══ TASK MATERIAL ══

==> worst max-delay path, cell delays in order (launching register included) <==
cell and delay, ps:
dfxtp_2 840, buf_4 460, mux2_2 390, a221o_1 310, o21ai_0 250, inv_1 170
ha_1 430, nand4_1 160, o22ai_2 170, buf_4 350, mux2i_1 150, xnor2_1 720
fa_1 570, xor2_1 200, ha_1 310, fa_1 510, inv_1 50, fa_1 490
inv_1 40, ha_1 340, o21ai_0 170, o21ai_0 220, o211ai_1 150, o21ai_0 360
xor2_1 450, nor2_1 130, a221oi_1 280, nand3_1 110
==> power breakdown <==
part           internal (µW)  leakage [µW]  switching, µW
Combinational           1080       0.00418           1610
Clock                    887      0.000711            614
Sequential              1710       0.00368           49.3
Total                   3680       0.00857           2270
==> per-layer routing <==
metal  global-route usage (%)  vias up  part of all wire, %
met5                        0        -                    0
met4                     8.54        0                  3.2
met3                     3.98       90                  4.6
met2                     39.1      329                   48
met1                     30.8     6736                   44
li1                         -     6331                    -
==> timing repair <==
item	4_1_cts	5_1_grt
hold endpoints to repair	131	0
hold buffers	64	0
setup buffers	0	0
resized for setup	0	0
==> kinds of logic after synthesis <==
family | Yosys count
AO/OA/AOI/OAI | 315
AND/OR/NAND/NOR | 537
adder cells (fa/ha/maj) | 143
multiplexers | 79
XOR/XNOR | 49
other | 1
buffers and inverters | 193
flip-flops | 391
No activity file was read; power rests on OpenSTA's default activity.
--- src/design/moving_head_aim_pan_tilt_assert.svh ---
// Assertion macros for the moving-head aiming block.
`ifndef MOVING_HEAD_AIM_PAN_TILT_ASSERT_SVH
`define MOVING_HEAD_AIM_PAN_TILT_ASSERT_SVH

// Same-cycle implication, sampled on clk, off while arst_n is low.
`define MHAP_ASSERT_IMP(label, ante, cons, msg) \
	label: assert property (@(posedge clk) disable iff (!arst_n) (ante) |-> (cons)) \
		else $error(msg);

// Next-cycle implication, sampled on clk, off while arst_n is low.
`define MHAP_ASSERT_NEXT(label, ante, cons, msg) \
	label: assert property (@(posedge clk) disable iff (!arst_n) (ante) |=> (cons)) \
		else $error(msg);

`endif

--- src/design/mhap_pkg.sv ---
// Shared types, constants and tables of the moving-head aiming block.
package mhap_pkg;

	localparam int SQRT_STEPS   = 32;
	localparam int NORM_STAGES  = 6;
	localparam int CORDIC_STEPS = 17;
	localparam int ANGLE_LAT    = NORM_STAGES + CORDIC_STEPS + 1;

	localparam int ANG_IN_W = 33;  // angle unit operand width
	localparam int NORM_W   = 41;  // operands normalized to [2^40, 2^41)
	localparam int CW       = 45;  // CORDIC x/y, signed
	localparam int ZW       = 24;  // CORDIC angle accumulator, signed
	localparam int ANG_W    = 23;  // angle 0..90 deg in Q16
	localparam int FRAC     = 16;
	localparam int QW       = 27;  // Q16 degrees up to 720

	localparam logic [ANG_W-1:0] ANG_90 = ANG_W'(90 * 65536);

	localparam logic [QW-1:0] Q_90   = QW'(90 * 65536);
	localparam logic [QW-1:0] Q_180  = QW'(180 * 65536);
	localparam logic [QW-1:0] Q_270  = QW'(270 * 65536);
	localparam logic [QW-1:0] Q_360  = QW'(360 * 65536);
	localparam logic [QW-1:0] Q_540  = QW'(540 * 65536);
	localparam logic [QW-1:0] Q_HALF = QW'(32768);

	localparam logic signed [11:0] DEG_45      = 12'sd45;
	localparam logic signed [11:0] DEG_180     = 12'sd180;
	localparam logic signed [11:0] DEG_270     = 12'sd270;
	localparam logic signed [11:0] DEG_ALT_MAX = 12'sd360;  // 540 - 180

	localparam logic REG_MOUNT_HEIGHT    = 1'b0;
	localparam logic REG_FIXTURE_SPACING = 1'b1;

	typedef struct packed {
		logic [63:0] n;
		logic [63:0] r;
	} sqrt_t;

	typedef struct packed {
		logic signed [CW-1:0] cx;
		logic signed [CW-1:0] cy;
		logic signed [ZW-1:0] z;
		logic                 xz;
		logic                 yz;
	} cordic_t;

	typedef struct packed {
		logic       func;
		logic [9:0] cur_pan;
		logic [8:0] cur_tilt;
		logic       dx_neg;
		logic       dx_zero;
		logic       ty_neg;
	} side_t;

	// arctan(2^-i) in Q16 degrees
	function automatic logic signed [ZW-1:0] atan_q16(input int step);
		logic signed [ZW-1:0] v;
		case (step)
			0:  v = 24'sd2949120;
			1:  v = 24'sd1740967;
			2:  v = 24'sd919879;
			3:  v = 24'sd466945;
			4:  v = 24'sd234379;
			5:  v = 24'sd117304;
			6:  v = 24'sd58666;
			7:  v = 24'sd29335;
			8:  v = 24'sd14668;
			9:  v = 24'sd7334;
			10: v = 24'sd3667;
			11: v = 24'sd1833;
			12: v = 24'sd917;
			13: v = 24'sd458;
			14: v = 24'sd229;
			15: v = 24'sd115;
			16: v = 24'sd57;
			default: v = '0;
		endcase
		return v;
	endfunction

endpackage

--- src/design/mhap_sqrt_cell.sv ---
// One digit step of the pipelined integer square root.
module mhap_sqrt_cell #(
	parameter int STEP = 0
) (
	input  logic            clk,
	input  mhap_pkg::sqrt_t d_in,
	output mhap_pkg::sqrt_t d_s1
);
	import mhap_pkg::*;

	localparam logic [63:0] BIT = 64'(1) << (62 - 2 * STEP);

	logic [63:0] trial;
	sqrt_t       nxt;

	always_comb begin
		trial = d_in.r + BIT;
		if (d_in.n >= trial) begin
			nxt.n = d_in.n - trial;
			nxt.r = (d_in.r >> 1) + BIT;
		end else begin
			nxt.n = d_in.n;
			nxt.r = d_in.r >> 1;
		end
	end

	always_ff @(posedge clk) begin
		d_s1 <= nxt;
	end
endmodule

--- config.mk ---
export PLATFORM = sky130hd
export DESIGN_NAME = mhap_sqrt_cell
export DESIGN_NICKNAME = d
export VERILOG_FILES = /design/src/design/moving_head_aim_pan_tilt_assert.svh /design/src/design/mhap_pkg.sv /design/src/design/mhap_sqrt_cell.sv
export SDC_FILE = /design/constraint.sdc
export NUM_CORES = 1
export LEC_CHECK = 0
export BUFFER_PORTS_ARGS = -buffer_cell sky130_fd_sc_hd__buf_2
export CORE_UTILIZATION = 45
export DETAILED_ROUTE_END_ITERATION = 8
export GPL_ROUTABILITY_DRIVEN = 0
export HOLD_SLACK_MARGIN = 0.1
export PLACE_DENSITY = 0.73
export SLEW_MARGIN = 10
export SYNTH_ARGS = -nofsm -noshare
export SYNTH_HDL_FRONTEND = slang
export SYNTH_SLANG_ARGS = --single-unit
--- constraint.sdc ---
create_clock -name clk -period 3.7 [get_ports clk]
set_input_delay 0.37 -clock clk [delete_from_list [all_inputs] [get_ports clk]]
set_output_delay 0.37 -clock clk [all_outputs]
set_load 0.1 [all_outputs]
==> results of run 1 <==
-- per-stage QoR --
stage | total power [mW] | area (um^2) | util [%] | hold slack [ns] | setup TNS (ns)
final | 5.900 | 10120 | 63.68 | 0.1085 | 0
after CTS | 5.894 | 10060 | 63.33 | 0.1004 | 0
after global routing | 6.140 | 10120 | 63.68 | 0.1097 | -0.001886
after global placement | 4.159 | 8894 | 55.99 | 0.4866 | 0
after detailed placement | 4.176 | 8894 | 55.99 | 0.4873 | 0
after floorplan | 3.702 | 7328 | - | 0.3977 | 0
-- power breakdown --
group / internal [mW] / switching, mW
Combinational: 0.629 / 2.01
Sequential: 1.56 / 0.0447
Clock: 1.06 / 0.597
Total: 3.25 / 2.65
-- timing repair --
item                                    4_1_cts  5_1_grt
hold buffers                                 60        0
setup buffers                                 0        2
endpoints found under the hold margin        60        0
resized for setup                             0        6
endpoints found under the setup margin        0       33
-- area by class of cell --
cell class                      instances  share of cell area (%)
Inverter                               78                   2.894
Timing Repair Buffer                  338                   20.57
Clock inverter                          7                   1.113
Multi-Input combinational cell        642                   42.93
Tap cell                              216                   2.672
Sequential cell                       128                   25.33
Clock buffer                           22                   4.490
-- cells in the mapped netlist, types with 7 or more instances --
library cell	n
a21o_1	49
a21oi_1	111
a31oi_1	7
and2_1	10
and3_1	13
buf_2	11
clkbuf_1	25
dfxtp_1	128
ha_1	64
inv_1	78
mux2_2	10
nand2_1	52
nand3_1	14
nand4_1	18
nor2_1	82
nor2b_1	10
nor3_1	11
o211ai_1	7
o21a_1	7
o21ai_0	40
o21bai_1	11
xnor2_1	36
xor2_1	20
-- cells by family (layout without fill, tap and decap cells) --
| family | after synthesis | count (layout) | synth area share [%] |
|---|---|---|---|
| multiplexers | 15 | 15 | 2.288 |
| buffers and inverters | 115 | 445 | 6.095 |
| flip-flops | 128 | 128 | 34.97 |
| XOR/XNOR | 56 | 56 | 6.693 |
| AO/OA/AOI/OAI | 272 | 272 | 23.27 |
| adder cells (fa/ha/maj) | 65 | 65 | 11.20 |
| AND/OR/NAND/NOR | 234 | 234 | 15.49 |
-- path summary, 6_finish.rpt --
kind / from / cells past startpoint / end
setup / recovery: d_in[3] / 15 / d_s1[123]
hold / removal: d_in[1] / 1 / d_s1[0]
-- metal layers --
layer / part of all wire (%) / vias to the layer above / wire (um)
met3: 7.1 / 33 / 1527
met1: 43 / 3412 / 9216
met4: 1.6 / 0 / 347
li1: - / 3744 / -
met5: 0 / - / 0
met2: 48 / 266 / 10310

═══
══ TASK MATERIAL ══

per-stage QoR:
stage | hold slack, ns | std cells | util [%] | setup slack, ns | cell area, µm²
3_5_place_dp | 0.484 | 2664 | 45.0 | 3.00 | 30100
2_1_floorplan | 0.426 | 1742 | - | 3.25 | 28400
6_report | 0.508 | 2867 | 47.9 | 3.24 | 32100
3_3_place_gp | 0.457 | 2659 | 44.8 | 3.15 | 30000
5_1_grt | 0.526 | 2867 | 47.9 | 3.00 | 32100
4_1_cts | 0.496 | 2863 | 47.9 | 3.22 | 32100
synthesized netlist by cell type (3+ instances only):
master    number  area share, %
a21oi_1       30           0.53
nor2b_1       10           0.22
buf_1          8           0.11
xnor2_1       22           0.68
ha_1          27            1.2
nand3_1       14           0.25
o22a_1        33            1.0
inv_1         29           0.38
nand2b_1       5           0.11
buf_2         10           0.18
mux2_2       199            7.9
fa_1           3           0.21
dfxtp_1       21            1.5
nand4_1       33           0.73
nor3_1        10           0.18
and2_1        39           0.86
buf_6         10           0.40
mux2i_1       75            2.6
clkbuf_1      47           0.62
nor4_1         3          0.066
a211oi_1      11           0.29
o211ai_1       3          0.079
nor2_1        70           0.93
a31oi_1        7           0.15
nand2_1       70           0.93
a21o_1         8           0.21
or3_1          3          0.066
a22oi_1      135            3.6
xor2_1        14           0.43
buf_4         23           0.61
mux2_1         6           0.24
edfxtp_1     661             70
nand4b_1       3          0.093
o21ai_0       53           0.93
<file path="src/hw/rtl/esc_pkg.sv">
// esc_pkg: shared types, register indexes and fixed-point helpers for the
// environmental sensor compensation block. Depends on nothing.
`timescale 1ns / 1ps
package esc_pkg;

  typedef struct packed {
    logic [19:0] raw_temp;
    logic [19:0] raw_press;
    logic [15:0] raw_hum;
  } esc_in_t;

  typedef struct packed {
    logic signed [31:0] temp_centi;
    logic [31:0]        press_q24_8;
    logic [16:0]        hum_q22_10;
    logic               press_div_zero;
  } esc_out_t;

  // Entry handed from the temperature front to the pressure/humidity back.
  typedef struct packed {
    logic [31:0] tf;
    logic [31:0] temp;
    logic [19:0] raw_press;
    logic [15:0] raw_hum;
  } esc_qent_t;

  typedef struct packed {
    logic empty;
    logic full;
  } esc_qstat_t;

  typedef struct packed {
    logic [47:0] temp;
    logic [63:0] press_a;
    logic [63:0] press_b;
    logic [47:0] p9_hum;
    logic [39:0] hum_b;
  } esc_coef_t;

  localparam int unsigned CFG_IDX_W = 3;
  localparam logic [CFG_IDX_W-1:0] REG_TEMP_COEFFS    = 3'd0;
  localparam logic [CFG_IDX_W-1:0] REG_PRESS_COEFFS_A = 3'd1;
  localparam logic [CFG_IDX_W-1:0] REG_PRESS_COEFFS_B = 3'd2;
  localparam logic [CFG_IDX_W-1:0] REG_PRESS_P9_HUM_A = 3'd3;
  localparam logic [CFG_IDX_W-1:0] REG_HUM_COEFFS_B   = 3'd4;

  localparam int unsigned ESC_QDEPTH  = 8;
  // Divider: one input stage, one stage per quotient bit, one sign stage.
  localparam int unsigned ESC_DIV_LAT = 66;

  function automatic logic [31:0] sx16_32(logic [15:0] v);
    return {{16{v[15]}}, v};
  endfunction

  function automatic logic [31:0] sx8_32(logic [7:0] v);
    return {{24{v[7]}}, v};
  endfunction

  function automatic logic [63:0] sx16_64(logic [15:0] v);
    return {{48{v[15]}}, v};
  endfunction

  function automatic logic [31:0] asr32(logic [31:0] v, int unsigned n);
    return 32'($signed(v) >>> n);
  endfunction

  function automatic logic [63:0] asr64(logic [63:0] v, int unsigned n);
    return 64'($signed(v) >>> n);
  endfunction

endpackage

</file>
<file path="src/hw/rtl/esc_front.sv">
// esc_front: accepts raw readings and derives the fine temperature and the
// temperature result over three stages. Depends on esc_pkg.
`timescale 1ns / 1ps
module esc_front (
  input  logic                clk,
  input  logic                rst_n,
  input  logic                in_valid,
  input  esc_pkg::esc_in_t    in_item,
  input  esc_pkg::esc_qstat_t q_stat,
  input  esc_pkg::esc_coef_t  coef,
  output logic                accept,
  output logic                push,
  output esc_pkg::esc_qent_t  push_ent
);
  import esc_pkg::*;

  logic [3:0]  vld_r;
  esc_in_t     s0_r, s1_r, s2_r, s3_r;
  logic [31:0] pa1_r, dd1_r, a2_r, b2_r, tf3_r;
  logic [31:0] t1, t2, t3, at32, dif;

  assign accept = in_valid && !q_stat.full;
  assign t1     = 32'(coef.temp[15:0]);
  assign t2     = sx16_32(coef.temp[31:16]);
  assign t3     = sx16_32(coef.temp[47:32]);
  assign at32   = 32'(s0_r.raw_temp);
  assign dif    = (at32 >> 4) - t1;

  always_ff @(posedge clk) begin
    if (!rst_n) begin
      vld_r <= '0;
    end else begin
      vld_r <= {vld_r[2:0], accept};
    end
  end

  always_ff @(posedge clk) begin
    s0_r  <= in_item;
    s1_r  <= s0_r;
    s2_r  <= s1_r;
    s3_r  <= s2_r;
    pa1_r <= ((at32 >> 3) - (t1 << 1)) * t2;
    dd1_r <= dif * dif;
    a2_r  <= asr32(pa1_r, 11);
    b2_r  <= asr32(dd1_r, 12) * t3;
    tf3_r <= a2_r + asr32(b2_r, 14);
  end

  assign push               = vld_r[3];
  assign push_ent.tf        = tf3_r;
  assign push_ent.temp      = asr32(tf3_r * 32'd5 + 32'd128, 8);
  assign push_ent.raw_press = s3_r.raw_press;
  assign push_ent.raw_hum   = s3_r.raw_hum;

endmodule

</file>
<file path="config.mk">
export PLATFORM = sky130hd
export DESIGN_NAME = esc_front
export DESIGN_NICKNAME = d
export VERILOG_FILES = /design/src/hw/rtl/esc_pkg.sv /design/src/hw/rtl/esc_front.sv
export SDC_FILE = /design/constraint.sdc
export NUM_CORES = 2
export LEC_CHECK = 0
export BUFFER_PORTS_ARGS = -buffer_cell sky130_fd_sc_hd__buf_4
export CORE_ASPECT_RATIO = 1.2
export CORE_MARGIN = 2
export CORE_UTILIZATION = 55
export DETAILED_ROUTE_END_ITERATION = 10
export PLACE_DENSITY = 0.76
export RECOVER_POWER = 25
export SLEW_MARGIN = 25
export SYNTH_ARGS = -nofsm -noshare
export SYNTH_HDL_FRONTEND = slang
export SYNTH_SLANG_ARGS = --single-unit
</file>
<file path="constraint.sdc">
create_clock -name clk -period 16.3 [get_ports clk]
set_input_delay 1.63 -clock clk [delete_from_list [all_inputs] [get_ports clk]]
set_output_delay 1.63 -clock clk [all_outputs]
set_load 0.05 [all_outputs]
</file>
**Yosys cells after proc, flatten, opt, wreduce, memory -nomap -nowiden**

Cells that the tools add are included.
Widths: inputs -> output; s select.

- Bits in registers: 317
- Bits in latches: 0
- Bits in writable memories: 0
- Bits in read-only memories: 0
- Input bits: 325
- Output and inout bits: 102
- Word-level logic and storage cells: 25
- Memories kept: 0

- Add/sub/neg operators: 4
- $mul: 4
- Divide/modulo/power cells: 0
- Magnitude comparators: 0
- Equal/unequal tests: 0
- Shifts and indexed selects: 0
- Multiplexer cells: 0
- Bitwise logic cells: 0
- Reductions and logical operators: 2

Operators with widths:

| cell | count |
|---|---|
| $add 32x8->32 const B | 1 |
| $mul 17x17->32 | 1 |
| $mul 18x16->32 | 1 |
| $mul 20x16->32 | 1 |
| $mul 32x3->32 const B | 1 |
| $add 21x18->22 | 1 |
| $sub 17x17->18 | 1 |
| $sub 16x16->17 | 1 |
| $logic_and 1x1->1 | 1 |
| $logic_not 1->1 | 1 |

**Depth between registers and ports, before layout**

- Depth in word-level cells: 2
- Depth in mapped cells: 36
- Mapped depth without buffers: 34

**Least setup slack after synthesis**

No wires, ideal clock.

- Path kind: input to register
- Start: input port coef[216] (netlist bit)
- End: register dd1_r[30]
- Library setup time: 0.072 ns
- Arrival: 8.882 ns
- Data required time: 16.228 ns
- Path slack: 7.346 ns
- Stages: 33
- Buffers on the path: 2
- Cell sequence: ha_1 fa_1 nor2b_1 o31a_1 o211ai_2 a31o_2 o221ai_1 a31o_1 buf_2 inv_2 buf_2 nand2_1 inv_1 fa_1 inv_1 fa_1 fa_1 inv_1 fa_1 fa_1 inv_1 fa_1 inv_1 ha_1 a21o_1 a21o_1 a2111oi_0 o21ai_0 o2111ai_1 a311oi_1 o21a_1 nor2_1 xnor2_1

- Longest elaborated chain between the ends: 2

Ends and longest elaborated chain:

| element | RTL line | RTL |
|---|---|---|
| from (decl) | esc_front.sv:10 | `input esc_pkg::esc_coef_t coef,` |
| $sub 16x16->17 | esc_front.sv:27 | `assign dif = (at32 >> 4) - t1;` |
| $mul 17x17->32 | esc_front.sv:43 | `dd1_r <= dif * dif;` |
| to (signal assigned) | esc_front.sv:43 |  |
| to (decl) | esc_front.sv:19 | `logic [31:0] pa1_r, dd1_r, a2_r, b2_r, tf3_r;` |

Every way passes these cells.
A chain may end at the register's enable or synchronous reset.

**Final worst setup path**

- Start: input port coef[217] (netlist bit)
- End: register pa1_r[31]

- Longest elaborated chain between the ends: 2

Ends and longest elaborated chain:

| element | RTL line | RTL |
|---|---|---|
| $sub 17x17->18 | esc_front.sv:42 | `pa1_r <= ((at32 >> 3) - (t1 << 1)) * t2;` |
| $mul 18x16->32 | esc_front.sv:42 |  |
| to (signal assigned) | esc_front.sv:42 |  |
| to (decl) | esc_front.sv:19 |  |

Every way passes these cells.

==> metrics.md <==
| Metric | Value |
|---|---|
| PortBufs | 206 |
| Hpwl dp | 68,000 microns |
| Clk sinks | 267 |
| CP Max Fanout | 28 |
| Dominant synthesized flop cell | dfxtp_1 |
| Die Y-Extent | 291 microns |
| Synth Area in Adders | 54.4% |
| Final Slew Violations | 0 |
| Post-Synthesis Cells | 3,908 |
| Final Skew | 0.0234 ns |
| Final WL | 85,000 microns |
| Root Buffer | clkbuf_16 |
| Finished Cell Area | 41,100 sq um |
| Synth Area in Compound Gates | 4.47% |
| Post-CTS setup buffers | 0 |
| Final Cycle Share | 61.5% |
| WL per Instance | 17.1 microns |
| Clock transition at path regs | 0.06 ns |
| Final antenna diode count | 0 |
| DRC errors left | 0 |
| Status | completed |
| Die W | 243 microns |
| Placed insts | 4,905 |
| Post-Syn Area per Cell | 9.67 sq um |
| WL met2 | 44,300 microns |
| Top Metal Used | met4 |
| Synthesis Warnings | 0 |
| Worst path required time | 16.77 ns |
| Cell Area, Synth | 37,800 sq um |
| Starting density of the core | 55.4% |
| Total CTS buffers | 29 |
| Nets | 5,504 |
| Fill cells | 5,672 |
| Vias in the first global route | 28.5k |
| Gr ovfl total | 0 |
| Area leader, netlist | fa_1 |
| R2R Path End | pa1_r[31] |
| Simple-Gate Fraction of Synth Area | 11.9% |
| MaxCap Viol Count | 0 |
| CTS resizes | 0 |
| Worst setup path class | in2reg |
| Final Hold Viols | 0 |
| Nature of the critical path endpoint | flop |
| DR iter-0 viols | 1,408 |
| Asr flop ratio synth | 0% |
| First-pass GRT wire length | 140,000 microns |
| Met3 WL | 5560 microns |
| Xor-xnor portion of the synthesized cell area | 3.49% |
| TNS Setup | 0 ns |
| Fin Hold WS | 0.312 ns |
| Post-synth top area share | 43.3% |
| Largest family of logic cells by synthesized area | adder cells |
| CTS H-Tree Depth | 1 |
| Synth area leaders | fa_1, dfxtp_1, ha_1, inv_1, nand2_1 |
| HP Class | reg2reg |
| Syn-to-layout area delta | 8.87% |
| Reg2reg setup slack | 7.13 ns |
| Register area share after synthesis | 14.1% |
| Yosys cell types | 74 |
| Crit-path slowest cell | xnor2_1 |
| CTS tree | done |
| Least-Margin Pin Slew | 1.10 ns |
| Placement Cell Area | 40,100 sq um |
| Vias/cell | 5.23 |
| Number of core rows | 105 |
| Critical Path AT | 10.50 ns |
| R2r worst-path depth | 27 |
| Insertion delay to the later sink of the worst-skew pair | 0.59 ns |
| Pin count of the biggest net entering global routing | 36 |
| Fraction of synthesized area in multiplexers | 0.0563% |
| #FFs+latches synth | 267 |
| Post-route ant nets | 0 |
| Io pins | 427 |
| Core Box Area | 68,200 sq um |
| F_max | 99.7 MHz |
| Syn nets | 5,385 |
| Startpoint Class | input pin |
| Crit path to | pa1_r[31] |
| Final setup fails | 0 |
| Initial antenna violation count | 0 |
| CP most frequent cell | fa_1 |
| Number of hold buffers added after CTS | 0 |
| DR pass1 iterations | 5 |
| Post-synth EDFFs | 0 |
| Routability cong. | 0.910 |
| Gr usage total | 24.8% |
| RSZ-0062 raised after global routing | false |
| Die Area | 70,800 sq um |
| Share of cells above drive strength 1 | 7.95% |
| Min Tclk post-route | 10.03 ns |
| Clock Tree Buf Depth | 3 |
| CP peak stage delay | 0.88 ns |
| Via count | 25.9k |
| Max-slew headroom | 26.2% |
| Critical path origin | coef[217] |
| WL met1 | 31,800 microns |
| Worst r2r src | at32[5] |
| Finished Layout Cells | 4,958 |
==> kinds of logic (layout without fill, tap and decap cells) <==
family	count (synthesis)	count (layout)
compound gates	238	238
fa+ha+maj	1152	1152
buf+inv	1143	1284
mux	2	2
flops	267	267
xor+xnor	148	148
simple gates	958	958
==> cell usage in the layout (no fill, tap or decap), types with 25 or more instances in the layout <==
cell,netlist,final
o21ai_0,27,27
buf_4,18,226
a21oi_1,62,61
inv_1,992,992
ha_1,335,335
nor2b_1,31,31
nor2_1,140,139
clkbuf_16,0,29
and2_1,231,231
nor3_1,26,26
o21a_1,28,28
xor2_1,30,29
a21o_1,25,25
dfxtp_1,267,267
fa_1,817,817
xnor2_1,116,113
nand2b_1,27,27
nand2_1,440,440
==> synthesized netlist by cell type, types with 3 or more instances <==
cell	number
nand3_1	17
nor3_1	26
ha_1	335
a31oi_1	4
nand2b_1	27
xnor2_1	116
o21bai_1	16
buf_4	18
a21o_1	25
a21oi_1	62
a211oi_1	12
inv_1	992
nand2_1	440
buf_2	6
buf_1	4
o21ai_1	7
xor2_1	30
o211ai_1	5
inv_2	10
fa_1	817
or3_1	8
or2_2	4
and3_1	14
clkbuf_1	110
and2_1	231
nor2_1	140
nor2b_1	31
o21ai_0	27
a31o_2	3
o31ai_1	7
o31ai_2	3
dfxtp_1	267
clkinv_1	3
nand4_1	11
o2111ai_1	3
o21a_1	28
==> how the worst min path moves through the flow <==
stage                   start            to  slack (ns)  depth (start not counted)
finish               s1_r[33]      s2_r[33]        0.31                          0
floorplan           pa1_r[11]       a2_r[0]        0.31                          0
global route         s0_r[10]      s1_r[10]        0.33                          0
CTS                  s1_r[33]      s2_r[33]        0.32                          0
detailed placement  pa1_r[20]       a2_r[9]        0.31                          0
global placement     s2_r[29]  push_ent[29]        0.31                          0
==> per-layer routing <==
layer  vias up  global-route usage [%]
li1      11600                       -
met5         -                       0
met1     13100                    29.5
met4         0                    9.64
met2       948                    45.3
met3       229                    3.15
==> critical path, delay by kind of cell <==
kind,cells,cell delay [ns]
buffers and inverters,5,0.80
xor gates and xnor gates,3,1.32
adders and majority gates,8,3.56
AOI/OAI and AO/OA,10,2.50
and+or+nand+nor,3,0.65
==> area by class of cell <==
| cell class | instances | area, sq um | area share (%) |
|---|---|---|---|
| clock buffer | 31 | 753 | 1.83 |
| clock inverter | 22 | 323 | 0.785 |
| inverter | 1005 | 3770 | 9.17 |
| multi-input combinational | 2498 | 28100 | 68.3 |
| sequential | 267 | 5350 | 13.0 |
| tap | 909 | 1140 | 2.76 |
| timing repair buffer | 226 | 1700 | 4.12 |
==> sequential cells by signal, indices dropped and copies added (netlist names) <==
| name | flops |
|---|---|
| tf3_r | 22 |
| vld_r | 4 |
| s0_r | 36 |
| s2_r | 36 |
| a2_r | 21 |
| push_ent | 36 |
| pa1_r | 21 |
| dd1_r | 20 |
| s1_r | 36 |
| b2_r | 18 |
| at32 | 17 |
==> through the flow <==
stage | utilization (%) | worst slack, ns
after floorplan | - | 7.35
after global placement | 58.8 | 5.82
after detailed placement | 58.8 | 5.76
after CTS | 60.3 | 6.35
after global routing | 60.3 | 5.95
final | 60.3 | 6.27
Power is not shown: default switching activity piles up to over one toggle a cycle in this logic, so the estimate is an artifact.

═══

From the records above, repeat exactly the lines from the one with "adder cells (fa/ha/maj) | 143" through the one with "flip-flops | 391", both included.

**SOLVED EXERCISE**:
adder cells (fa/ha/maj) | 143
multiplexers | 79
XOR/XNOR | 49
other | 1
buffers and inverters | 193
flip-flops | 391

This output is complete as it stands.